Gebelikte Beslenme

Çift çizgi! Tebrikler!

Artık sağlıklı bir gebelik süreci ve bebeğin sağlıklı gelişimi için beslenmenize daha çok dikkat etmelisiniz. Mide bulantısı, kusma, baş dönmesi, sık idrara çıkma, kokulara karşı hassasiyet gibi belirtiler ile kendisini belli eden hamilelik dönemi her geçen gün farklı deneyimlere bırakacak yerini. Peki bu süreci nasıl sağlıklı bir şekilde tamamlayabiliriz? Aklınızda birçok soru işareti olduğuna eminim. Gelin güzel annelerim sizlerle birlikte merak ettiğiniz tüm soruların cevaplarını bulalım!

Ağırlık Kazanımı

En merak edilen konu şüphesiz gebelik döneminde sağlıklı bir şekilde kaç kilo alınabileceği. Eğer ideal kilonuzdayken gebe kaldıysanız 9-12 kg ağırlık kazanımı normaldir fakat sizler gebeliğe fazla kilolarınızla birlikte başladıysanız önerilen 7-8 kg ağırlık kazanımı ile gebeliği tamamlamaktır. Gebeliğin ilk trimesterinde kilo almamak hatta kilo vermek bile çok mümkün. Bu noktada dikkat etmemiz gereken ağırlık kazanımını katı bir şekilde sınırlandırmamak olacaktır. Uygun ağırlık kazanımının bebeğin doğum ağırlığını etkileyeceğini hatırlatmakta fayda var. İkinci trimesterinde ise artan ihtiyaçları karşılayabilmek adına annenin başlangıç kilosuna göre günlük beslenmesine yaklaşık olarak 300-500 kcal arasında eklemek yeterli olacaktır. Son trimester ise bebeğin en hızlı büyüdüğü dönemdir. Özellikle kan tahlilleri yaptırarak B12, D vitamini ve demir değerlerini kontrol ettirmek anne ve bebek sağlığı açısında çok değerli. Bebek tüm besin öğesi gereksinimlerini annenin depolarından karşılar, bu sebeple optimal beslenme özellikle gebeliğin son dönemi olmak üzere her dönemi için önemlidir.

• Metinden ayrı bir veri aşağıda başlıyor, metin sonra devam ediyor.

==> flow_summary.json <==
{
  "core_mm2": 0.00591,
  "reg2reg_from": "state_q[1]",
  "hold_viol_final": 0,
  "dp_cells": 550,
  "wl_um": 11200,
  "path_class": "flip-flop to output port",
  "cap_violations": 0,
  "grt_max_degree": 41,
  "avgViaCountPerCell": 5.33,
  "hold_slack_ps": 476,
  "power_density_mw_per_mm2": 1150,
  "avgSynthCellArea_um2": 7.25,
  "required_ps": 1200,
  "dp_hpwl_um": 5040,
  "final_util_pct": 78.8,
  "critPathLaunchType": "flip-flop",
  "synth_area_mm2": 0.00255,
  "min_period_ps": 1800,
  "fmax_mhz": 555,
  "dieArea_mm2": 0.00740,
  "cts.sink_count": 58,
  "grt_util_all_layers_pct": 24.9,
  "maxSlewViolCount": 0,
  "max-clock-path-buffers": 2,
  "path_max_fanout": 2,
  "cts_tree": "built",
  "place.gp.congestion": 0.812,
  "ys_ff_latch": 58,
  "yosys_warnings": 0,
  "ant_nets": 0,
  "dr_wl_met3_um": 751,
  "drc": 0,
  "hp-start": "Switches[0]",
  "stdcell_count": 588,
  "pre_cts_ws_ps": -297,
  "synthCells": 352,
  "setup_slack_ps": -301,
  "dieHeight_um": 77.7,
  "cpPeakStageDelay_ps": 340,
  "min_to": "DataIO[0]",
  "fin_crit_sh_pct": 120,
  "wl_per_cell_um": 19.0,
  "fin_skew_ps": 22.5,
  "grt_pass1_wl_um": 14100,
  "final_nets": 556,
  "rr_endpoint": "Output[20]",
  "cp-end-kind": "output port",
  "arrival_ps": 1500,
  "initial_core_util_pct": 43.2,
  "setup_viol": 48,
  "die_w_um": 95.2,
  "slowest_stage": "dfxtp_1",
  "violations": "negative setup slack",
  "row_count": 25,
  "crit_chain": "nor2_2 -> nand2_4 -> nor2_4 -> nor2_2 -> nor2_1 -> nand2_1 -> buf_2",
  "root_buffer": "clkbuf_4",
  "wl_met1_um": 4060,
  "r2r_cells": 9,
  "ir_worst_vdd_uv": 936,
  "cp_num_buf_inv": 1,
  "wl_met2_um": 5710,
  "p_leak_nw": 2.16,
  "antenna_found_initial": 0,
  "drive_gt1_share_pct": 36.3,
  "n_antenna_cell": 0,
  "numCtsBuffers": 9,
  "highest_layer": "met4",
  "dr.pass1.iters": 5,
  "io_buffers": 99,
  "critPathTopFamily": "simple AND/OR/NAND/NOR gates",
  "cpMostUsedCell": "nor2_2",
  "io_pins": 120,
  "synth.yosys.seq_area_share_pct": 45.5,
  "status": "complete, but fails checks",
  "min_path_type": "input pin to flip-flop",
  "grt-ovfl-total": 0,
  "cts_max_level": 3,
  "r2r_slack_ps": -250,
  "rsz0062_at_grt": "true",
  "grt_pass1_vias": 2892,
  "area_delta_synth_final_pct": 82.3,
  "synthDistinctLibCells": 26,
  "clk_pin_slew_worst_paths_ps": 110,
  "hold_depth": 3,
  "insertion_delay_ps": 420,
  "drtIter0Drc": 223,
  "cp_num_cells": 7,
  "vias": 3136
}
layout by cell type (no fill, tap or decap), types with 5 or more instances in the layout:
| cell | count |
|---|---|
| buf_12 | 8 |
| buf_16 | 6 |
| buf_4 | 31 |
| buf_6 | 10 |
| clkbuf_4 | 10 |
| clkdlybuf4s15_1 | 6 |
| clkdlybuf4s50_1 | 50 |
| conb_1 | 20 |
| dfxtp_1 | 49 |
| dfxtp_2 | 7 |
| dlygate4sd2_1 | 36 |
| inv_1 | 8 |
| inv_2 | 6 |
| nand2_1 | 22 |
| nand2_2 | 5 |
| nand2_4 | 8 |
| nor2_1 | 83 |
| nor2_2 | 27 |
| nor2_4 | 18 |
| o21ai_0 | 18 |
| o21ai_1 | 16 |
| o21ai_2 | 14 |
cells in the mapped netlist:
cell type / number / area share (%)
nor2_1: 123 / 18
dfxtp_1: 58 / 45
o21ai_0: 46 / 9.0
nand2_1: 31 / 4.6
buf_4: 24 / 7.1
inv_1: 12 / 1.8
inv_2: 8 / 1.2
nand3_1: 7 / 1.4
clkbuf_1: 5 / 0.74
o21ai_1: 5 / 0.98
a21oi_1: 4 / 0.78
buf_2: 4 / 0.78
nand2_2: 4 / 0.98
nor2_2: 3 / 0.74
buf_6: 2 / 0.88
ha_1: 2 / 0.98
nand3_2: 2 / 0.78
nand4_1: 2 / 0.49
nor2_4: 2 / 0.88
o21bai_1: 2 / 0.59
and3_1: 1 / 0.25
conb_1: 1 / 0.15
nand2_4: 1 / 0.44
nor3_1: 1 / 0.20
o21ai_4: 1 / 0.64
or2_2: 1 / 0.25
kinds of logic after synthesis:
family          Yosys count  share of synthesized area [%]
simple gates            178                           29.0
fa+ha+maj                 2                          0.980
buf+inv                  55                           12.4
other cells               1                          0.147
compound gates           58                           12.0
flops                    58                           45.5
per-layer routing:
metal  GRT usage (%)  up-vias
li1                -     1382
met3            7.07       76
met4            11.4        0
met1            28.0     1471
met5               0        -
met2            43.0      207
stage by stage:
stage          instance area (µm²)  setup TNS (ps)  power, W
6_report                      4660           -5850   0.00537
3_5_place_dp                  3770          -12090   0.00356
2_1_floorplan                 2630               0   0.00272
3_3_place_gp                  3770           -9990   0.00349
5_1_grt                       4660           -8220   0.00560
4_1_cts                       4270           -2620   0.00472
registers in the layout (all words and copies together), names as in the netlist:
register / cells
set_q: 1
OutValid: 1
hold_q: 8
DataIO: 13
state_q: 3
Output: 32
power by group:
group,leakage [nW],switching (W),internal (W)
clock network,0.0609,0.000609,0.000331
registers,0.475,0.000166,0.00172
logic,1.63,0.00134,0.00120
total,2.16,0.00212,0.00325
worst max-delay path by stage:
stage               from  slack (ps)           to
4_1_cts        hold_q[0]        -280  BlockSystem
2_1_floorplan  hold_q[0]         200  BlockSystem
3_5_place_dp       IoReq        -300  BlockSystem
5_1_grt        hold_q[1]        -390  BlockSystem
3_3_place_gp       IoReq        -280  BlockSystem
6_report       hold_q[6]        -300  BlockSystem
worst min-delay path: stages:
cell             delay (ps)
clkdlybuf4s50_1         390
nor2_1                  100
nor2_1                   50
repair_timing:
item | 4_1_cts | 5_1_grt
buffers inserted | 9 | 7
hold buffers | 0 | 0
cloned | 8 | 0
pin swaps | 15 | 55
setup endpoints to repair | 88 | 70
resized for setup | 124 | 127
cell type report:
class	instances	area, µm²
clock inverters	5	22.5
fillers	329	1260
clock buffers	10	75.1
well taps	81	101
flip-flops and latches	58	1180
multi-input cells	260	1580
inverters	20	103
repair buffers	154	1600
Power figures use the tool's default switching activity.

Gebelik öncesi kilosu normalden fazla olan ve gebelik sürecinde kontrolsüz ağırlık kazanımı olan kişilerde gestasyonel diyabet (gebelik şekeri) görülme riski ise daha yüksek. Gestasyonel diyabet, hem anne hem de ileride doğacak olan bebeğin sağlığı için değerli bir kriterdir. Bu nedenle muhakkak doktor kontrollerini aksatmamalı ve beslenmemize dikkat etmeliyiz.

Protein Gereksinimi

Proteinler; kemik gelişimi, kas gelişimi, doku yapımı için gebelik boyunca en önemli besin gereksinmelerinden biridir. Yeterli protein alımı yeni hücre yapımı, annenin doku kaybı yaşamaması ve sağlıklı kan üretimi açısından önemlidir.

Annenin yeterli protein alımı bebeğinizin büyüme ve gelişmesinin temellerini oluşturur. Gebelikte alınması gereken protein miktarı ortalama 0.8-1 g/kg arasında değişebilmektedir. Tabi alınan proteinlerin kalitesi  de çok önemli. Özellikle gebelik döneminde balıktan gelecek kaliteli protein kaynağı, annenin sağlığı ve bebeğin beyin gelişimi için çok değerli. Kırmızı et, organik tavuk ve hindi tüketimi de kişiye göre düzenli olarak yapılmalıdır. Bunların yanı sıra bitkisel protein ihtiva eden tahıl ve baklagil grubunun haftada 1-2 kez tüketilmesinde fayda var.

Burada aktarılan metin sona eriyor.